Dataset extract:
**src/ssa_pkg.sv**
```systemverilog
// ----------------------------------------------------------------------------
// ssa_pkg: shared types and constants for the swap slot allocator
// Fixed store sizes, request and status codes, controller state, and the
// command and status bundles between controller and datapath.
// ----------------------------------------------------------------------------
package ssa_pkg;

  localparam int DISK_SLOTS   = 4096;
  localparam int DISK_AW      = 12;
  localparam int DCNT_W       = 13;
  localparam int POOL_ENTRIES = 64;
  localparam int POOL_AW      = 6;
  localparam int PCNT_W       = 7;
  localparam int WORD_BITS    = 32;
  localparam int BIT_AW       = 5;
  localparam int BMAP_WORDS   = DISK_SLOTS / WORD_BITS;
  localparam int BMAP_AW      = DISK_AW - BIT_AW;
  localparam int OWNER_BITS   = 16;
  localparam int CSIZE_W      = 14;
  localparam int SSIZE_W      = 12;
  localparam int HALF_PAGE    = 2048;
  localparam int MIN_STORED   = 8;
  localparam int SECT_SHIFT   = 3;
  localparam int LBA_W        = 48;
  localparam int LBA_OUT_W    = 49;

  typedef enum logic [1:0] {
    REQ_ALLOC     = 2'd0,
    REQ_FREE      = 2'd1,
    REQ_SET_OWNER = 2'd2,
    REQ_NOP       = 2'd3
  } req_t;

  typedef enum logic [1:0] {
    STAT_OK       = 2'd0,
    STAT_FULL     = 2'd1,
    STAT_NOT_LIVE = 2'd2
  } stat_t;

  localparam logic [1:0] CFG_DISK_COUNT = 2'd0;
  localparam logic [1:0] CFG_POOL_COUNT = 2'd1;
  localparam logic [1:0] CFG_START_LBA  = 2'd2;

  typedef enum logic [2:0] {
    S_CLEAR,
    S_IDLE,
    S_DECODE,
    S_SCAN,
    S_FREE
  } state_t;

  typedef struct packed {
    logic clear_start;
    logic clear_step;
    logic latch;
    logic decode;
    logic scan;
    logic free_chk;
    logic finish;
  } ctrl_cmd_t;

  typedef struct packed {
    logic clear_last;
    logic go_scan;
    logic go_free;
    logic scan_stop;
  } dp_stat_t;

endpackage

```
**src/ssa_ctrl.sv**
```systemverilog
// ----------------------------------------------------------------------------
// ssa_ctrl: request sequencer
// Steps through store clearing, request decode, disk bitmap scan and free.
// ----------------------------------------------------------------------------
module ssa_ctrl
  import ssa_pkg::*;
(
  input  logic       clk,
  input  logic       rst,
  input  logic       start,
  input  logic       cfg_clear,
  input  dp_stat_t   stat,
  output ctrl_cmd_t  cmd,
  output logic       busy
);

  state_t state, state_next;

  always_ff @(posedge clk) begin
    if (rst) begin
      state <= S_CLEAR;
    end else begin
      state <= state_next;
    end
  end

  always_comb begin
    state_next = state;
    unique case (state)
      S_CLEAR: begin
        if (stat.clear_last) state_next = S_IDLE;
      end
      S_IDLE: begin
        priority if (cfg_clear) state_next = S_CLEAR;
        else if (start) state_next = S_DECODE;
        else state_next = S_IDLE;
      end
      S_DECODE: begin
        priority if (stat.go_scan) state_next = S_SCAN;
        else if (stat.go_free) state_next = S_FREE;
        else state_next = S_IDLE;
      end
      S_SCAN: begin
        if (stat.scan_stop) state_next = S_IDLE;
      end
      S_FREE: state_next = S_IDLE;
      default: state_next = S_IDLE;
    endcase
  end

  always_comb begin
    cmd = '0;
    unique case (state)
      S_CLEAR: cmd.clear_step = 1'b1;
      S_IDLE: begin
        cmd.clear_start = cfg_clear;
        cmd.latch       = start && !cfg_clear;
      end
      S_DECODE: begin
        cmd.decode = 1'b1;
        cmd.finish = !stat.go_scan && !stat.go_free;
      end
      S_SCAN: begin
        cmd.scan   = 1'b1;
        cmd.finish = stat.scan_stop;
      end
      S_FREE: begin
        cmd.free_chk = 1'b1;
        cmd.finish   = 1'b1;
      end
      default: cmd = '0;
    endcase
  end

  assign busy = (state != S_IDLE);

endmodule

```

How to complete this task: Your answer should consist of the lines from the listing that hold the word "finish".

Task solution:
    logic finish;
        cmd.finish = !stat.go_scan && !stat.go_free;
        cmd.finish = stat.scan_stop;
        cmd.finish   = 1'b1;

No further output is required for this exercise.